Corporate Social Responsibility - Our Products

Using EPR spectrometry to detect environmentally persistent free radicals

Environmentally persistent free radicals (EPFR), or long-life free radicals, are linked with air pollution and poor respiratory health.

Environmentally persistent free radicals (EPFR), or long-life free radicals, are linked with air pollution and poor respiratory health.

Electron paramagnetic resonance (EPR) spectrometry is an instrumental analysis technique for free radical detection. EPR has applications in the fields of medicine, biology, quantum chemistry, physics and the environment.

Researcher at the State Key Laboratory of Environmental Chemistry and Ecotoxicology, Research Center for Eco-Environmental Sciences, Chinese Academy of Sciences, Liu Guorui, focuses on studying environmental pollution and the characteristic damage that EPFRs may cause using Bruker’s EPR spectrometry.

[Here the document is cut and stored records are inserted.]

This is an optimization exercise on Yosys and OpenROAD, whose aim is small area, a short achievable clock period and few clock cycles per item, not a production implementation.

// Milestone1_convert
module Milestone1_convert (
	input  logic          Clock,
	input  logic          Resetn,
	input  logic          Enable,
	input  logic   [15:0] SRAM_read_data,
	input  logic          redo,
	output logic          SRAM_we_n,
	output logic   [17:0] SRAM_address,
	output logic   [15:0] SRAM_write_data,
	output logic          Finish
);
localparam logic [1:0] T_NONE = 2'd0, T_Y = 2'd1, T_U = 2'd2, T_V = 2'd3;
localparam logic [1:0] K_NONE = 2'd0, K_EVEN = 2'd1, K_ODD = 2'd2, K_HOLD = 2'd3;
localparam logic [2:0] I_NONE = 3'd0, I_HI = 3'd1, I_LO = 3'd2, I_REP = 3'd3, I_PORT = 3'd4;
logic        run;           
logic [3:0]  nph;           
logic [7:0]  nk;            
logic        nlead;         
logic [15:0] y_addr;        
logic [15:0] u_addr;        
logic [17:0] rgb_addr;      
logic [1:0]  tag_a, tag_b, tag_c;    
logic [1:0]  kind_a, kind_b;         
logic        c_even, c_odd, c_hold, c_firv, c_ldv, c_ldu, c_ph2;
logic [2:0]  c_ins_u, c_ins_v;
logic [7:0]  y_lo;                  
logic [7:0]  y_sel;                 
logic [15:0] hu, hv;
logic [7:0]  su [0:5];
logic [7:0]  sv [0:5];
logic [8:0]  up_reg, vp_reg;        
logic [7:0]  b0_save;
function automatic logic [11:0] succ(input logic [3:0] p, input logic [7:0] kk);
	logic [3:0] p2;
	logic [7:0] k2;
	p2 = p + 4'd1;
	k2 = kk;
	if (p == 4'd4) begin
		if (kk == 8'd159) p2 = 4'd5;
		else begin p2 = 4'd0; k2 = kk + 8'd1; end
	end else if (p == 4'd9) begin
		p2 = 4'd0; k2 = 8'd0;
	end
	succ = {p2, k2};
endfunction
function automatic logic [5:0] ins_of(input logic [3:0] p, input logic [7:0] kk);
	logic [2:0] iu, iv;
	iu = I_NONE;
	iv = I_NONE;
	case (p)
	4'd0: begin
		if (kk == 8'd0)        iv = I_PORT;
		else if (kk <= 8'd155) iv = kk[0] ? I_LO : I_HI;
		else if (kk == 8'd159) iv = I_HI;
		else                   iv = I_REP;
	end
	4'd2: begin
		if (kk == 8'd0)        iu = I_PORT;
		else if (kk <= 8'd155) iu = kk[0] ? I_LO : I_HI;
		else if (kk == 8'd159) iu = I_HI;
		else                   iu = I_REP;
		if (kk == 8'd159)      iv = I_REP;
	end
	4'd3: if (kk == 8'd159) begin iu = I_REP; iv = I_REP; end
	4'd4: if (kk == 8'd159) begin iu = I_REP; iv = I_LO; end
	4'd5: iu = I_LO;
	4'd6: iv = I_HI;
	4'd7: begin iu = I_HI; iv = I_LO; end
	4'd8: iu = I_LO;
	default: ;
	endcase
	ins_of = {iu, iv};
endfunction
logic [3:0] nph2;
logic [7:0] nk2;
assign {nph2, nk2} = succ(nph, nk);
  ...
clock: 14.0 ns
lec_check: 0
cap_margin: 20
core_margin: 2
core_utilization: 40
cts_cluster_diameter: 70
cts_cluster_size: 44
slew_margin: 20
synth_hierarchical: 1
standard.sh (not shown) runs the stock make flow with config.mk's settings and CLKGATE_MAP_FILE= SYNTH_SCRIPT=/design/flow/synth_recipe.tcl, a recipe that flattens the netlist after the stock synthesis.
==> flow/flow/run.sh <==
#!/bin/bash
# Standard ORFS layout (standard.sh) with two changes in how it is made:
#  - the port buffers are buf_4 cells instead of the buffer ORFS picks
#  - timing repair aims at a setup margin below the design's clock period
# The SDC, clock period and I/O constraints are the standard flow's, unchanged.
set -euo pipefail
bash standard.sh SETUP_SLACK_MARGIN=10.0 "BUFFER_PORTS_ARGS=-buffer_cell sky130_fd_sc_hd__buf_4" finish > orfs_make.log 2>&1
The first run produced a clean layout.
Then changed:
==> flow/flow/run.sh (replaced) <==
#!/bin/bash
# Standard ORFS layout (standard.sh) with these changes in how it is made:
#  - the port buffers are buf_4 cells instead of the buffer ORFS picks
#  - clock tree: larger sink clusters, no dummy loads
#  - timing repair aims at a setup margin below the design's clock period
# The SDC, clock period and I/O constraints are the standard flow's, unchanged.
set -euo pipefail
bash standard.sh SETUP_SLACK_MARGIN=10.0 \
  "BUFFER_PORTS_ARGS=-buffer_cell sky130_fd_sc_hd__buf_4" \
  "CTS_ARGS=-sink_clustering_enable -repair_clock_nets -sink_clustering_size 36 -sink_clustering_max_diameter 70 -dont_use_dummy_load" \
  finish > orfs_make.log 2>&1
- CTS_CLUSTER_DIAMETER: 70 -> default
- CTS_CLUSTER_SIZE: 44 -> default
After rerunning:
- global-route usage barely changes
- hold slack degrades by 0.0034 ns
Then changed:
- GPL_TIMING_DRIVEN: default -> 1
Outcome: The changed run completed with no timing, DRC or antenna violations; critical path depth does not change; die area is unchanged; cell count stays the same; final area stays the same; maximum frequency does not change; first-iteration DRC count stays the same; hold slack stays the same.
Then changed:
==> flow/flow/run.sh (replaced) <==
#!/bin/bash
# Standard ORFS layout (standard.sh) with two changes in how it is made:
#  - the port buffers are buf_4 cells instead of the buffer ORFS picks
#  - timing repair aims at a setup margin below the design's clock period
# The SDC, clock period and I/O constraints are the standard flow's, unchanged.
set -euo pipefail
bash standard.sh SETUP_SLACK_MARGIN=10.0 "BUFFER_PORTS_ARGS=-buffer_cell sky130_fd_sc_hd__buf_4" finish > orfs_make.log 2>&1
- CTS_CLUSTER_DIAMETER: default -> 60
- CTS_CLUSTER_SIZE: default -> 24
- GPL_TIMING_DRIVEN: 1 -> default
The changed run finished clean.
Wire length grows by about 0.7%.
Critical path depth is unchanged.
Global-route usage grows by 0.24 points.
Then changed:
==> flow/run.sh (new file) <==
#!/bin/bash
# synth_recipe.tcl (not shown) runs the flow's synth.tcl, then flattens the netlist and writes it again
# the make line also repeats each setting of config.mk as NAME=value (left out here)
make -C /OpenROAD-flow-scripts/flow DESIGN_CONFIG=/design/flow/config.mk WORK_HOME=/design/flow/orfs CLKGATE_MAP_FILE= SYNTH_SCRIPT=/design/flow/synth_recipe.tcl finish
- CTS_CLUSTER_DIAMETER: 60 -> 70
- CTS_CLUSTER_SIZE: 24 -> 36
- SETUP_SLACK_MARGIN: default -> 5
removed: flow/flow/run.sh
removed: flow/standard.sh
Effect:
- area after synthesis stays the same
- flip-flop and latch count is unchanged
- clock skew went down by 0.012 ns
- fmax went down by 16%
- worst setup slack degrades by 0.72 ns
- routed wire length went down by 1.3%
- hold slack improves by 0.0080 ns
- non-clock buffer count went down by 6
Then changed:
==> flow/flow/run.sh (new file) <==
#!/bin/bash
# Standard ORFS layout (standard.sh) with two changes in how it is made:
#  - the port buffers are buf_4 cells instead of the buffer ORFS picks
#  - timing repair aims at a setup margin below the design's clock period
# The SDC, clock period and I/O constraints are the standard flow's, unchanged.
set -euo pipefail
bash standard.sh SETUP_SLACK_MARGIN=10.3 "BUFFER_PORTS_ARGS=-buffer_cell sky130_fd_sc_hd__buf_4" finish > orfs_make.log 2>&1
==> flow/standard.sh (new file) <==
#!/bin/bash
# synth_recipe.tcl (not shown) runs the flow's synth.tcl, then flattens the netlist and writes it again
# the make line also repeats each setting of config.mk as NAME=value (left out here)
make -C /OpenROAD-flow-scripts/flow DESIGN_CONFIG=/design/flow/config.mk WORK_HOME=/design/flow/orfs CLKGATE_MAP_FILE= SYNTH_SCRIPT=/design/flow/synth_recipe.tcl "${@:-finish}"
- SETUP_SLACK_MARGIN: 5 -> default
removed: flow/run.sh
=>
- core utilization rises by 1.1 points
- die area is unchanged
- setup slack gains 0.70 ns
- flip-flop and latch count does not change
No functional check of the RTL was part of any run of this note.

-- port drivers added, routing unchanged --
The flow's constraints put no driver on any port. The routed layouts listed below were extracted and timed again, unchanged, in two steps. Step 1 sets driving cells, clkbuf_16 on the clock port and buf_2 on the other inputs (assumed; they add their load-dependent delay and slew). Step 2 times the ports against the registers' clock, not the clock port: input delays grow and output delays shrink by t, the midpoint of the rising clock arrivals with the driver on. Slacks: ideal / step 1 / step 2; pairs: ideal / step 1.
run	t, ns	slack for setup (ns)	pins driven straight from the clock port
the first run	0.653	10.066 / 10.011 / 10.112	1
the second run	0.636	10.083 / 10.027 / 10.096	1
the third run	0.636	10.083 / 10.027 / 10.096	1
the fourth run	0.630	10.097 / 10.038 / 10.140	1
the fifth run	0.648	9.372 / 9.372 / 9.372	1
the sixth run	0.664	10.076 / 10.020 / 10.181	1
After both steps every run listed still meets setup and hold.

Liu Guorui’s work focuses on two aspects – persistent organic pollutants (POPs) and environmentally persistent free radicals. Liu studies POPs such as dioxins, brominated dioxins, polychlorinated naphthalenes and halogenated polycyclic aromatic hydrocarbons, looking into their pollution characteristics in the environment as well as discovering potential emission sources. His work with EPFRs focuses on pollution characteristics, as well as the detection of intermediates in the reaction process which helps to further understand behaviours such as the molecular mechanism of dioxins.

In 2015, the National Natural Science Foundation of China launched a major research project on toxicological and health effects of atmospheric fine particles. Liu Guorui wanted to expand his research on free radicals in fine particulate matter in the atmosphere. Particulate samples were assessed for EPFRs, and it was found that EPFRs in particles of different sizes have different distributions. The finer the particles, the higher the content of EPFRs adsorbed. The potential health effects caused by this are worthy of further attention.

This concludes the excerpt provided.